◆ PROBLEM STATEMENT
Two lines in the data below mark the range: the one with "an offset calibration." and the one with "typedef enum logic [1:0]". Return both, along with every line between them, exactly.

(Collected data entries)
----------------------------------------

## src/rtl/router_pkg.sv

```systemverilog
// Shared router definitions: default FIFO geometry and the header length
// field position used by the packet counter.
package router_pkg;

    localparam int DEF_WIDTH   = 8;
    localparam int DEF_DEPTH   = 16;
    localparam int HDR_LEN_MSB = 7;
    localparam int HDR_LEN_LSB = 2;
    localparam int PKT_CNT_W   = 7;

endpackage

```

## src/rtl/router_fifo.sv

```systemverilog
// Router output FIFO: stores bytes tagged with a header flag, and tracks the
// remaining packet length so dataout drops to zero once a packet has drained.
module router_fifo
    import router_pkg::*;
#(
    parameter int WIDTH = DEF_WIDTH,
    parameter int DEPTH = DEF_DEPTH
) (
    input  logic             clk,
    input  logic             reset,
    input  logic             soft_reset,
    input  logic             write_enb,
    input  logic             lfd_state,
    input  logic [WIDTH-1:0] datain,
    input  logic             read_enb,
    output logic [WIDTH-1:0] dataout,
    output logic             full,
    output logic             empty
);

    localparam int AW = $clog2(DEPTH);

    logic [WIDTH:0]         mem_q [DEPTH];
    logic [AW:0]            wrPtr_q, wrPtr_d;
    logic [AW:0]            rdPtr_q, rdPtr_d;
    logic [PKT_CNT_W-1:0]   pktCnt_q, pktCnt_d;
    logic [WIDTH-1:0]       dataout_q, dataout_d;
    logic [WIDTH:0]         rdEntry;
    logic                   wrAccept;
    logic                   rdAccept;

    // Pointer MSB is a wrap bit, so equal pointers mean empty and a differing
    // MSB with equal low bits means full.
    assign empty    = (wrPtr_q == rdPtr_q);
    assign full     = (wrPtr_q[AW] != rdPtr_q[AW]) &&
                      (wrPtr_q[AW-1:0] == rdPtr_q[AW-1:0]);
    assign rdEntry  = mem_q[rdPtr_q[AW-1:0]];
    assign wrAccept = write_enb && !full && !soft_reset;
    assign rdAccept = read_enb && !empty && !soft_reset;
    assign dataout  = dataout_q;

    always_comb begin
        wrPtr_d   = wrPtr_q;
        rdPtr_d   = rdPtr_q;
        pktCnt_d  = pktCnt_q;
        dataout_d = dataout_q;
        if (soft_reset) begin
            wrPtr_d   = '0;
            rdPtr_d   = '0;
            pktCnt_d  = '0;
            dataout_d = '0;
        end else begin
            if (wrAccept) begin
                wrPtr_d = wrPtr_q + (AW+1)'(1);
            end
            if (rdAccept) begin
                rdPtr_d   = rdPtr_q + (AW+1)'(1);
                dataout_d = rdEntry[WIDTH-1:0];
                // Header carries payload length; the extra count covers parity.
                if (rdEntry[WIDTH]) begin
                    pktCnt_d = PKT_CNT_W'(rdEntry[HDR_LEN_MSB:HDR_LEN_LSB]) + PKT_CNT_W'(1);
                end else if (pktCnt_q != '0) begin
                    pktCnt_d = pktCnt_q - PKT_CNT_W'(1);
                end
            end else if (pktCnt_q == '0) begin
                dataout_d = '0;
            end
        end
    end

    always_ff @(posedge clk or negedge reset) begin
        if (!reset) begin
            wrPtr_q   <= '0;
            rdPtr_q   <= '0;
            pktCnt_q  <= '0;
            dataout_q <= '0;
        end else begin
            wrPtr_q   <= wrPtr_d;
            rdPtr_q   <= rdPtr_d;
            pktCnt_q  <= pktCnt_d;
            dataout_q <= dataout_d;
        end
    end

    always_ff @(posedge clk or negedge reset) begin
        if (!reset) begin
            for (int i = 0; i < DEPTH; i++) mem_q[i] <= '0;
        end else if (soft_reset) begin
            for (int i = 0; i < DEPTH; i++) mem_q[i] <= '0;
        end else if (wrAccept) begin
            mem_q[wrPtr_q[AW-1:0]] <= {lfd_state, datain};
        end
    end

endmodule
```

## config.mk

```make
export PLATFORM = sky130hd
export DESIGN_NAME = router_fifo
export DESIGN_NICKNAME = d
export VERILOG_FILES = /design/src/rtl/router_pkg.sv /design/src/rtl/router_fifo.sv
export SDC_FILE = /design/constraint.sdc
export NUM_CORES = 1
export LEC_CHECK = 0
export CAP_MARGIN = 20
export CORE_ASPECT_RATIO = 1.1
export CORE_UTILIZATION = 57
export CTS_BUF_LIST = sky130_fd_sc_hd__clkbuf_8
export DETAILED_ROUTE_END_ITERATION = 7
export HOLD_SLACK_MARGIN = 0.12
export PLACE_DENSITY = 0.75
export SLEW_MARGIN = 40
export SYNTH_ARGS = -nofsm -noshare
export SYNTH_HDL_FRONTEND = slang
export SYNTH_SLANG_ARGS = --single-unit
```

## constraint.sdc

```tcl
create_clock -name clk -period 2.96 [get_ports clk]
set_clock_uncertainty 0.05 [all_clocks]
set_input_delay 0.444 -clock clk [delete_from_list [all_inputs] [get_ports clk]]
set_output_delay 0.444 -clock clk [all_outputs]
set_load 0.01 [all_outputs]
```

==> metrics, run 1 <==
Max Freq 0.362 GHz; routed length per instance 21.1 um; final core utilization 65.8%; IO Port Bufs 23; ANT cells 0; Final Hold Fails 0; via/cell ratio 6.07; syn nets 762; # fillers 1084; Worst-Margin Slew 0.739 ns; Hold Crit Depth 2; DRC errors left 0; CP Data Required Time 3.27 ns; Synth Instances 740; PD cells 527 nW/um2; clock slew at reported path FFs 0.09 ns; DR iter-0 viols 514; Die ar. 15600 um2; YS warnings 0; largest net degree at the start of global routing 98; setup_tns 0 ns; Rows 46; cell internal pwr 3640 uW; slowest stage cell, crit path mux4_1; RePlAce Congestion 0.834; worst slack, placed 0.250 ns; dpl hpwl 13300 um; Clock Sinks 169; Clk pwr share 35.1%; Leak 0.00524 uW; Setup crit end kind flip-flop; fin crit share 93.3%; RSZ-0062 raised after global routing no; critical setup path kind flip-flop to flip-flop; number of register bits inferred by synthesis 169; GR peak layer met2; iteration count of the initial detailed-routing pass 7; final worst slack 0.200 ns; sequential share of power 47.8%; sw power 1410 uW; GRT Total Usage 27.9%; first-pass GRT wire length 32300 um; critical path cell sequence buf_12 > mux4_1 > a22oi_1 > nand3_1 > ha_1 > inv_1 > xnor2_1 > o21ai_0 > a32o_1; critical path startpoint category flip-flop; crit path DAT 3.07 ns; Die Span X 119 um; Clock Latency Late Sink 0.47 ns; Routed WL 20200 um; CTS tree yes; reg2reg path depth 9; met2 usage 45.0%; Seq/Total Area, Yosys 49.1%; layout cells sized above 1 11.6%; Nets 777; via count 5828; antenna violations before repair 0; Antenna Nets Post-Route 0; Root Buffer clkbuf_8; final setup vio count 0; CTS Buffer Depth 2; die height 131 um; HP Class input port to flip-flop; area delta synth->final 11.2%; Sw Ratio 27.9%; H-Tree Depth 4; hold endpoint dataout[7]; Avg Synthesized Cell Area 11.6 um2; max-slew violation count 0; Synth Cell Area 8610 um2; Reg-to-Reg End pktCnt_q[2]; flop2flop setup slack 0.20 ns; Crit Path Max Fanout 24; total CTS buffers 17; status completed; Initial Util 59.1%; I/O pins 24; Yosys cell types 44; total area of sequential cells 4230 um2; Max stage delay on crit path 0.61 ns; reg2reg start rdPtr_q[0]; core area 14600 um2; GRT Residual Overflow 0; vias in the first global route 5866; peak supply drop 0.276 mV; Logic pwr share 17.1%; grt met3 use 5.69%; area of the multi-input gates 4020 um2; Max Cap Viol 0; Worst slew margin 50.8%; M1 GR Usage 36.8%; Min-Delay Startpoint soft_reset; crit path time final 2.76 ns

----------------------------------------

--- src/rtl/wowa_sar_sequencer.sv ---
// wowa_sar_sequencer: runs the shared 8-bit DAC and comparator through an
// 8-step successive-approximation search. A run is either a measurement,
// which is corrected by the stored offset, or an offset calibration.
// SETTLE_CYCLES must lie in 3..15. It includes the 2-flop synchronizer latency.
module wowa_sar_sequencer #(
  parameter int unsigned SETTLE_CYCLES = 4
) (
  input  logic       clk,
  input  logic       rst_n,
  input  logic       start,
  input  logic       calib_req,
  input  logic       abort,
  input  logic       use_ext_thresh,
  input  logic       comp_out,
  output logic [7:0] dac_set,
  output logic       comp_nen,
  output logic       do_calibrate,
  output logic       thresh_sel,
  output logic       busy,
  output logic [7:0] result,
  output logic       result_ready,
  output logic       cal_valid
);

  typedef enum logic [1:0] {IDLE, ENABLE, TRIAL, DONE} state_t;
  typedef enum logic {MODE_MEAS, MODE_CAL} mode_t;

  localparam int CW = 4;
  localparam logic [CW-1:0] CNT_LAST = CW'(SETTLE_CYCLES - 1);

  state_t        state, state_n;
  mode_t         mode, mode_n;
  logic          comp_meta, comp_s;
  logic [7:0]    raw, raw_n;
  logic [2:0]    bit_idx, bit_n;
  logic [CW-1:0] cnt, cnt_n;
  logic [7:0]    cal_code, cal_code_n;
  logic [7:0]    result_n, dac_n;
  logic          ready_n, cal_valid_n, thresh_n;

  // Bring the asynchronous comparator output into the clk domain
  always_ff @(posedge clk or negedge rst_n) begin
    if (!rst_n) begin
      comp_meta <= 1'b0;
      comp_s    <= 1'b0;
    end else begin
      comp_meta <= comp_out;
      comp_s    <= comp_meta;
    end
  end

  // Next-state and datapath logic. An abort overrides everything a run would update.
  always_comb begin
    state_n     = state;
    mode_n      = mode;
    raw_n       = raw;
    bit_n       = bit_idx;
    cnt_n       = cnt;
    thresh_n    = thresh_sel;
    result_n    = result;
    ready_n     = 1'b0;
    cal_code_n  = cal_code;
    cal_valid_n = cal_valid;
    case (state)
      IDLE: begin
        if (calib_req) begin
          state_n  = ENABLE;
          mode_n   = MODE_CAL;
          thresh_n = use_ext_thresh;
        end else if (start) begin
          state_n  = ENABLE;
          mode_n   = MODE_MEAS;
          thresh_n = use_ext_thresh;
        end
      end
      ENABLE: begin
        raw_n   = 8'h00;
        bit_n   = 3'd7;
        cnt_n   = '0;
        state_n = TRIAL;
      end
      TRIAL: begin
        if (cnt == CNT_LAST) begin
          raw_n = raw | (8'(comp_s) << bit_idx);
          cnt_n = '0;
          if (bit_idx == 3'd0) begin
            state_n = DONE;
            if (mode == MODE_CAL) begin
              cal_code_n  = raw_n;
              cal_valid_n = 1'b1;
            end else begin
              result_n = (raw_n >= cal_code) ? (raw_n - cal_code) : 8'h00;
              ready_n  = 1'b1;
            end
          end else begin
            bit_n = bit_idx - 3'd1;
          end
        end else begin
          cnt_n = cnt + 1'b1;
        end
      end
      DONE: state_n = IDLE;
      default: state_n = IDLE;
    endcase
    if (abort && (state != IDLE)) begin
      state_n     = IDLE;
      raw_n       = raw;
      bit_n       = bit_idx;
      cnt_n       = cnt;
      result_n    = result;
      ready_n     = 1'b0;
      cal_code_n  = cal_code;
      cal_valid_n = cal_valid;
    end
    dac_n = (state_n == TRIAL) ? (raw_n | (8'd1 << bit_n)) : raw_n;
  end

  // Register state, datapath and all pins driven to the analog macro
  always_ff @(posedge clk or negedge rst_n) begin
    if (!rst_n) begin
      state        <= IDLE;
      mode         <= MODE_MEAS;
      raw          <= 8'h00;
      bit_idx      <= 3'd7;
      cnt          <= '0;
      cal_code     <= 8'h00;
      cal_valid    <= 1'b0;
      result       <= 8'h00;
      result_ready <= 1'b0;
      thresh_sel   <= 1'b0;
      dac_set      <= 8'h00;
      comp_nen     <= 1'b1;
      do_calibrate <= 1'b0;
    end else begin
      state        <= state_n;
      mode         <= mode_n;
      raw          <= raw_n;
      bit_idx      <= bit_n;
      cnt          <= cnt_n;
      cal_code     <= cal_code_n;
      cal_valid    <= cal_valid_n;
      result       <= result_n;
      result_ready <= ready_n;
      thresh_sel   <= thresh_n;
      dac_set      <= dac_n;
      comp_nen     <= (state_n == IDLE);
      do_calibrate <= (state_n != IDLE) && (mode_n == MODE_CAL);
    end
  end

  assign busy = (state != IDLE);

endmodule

----------------------------------------

◆ OUTPUT OF THE TASK
// which is corrected by the stored offset, or an offset calibration.
// SETTLE_CYCLES must lie in 3..15. It includes the 2-flop synchronizer latency.
module wowa_sar_sequencer #(
  parameter int unsigned SETTLE_CYCLES = 4
) (
  input  logic       clk,
  input  logic       rst_n,
  input  logic       start,
  input  logic       calib_req,
  input  logic       abort,
  input  logic       use_ext_thresh,
  input  logic       comp_out,
  output logic [7:0] dac_set,
  output logic       comp_nen,
  output logic       do_calibrate,
  output logic       thresh_sel,
  output logic       busy,
  output logic [7:0] result,
  output logic       result_ready,
  output logic       cal_valid
);

  typedef enum logic [1:0] {IDLE, ENABLE, TRIAL, DONE} state_t;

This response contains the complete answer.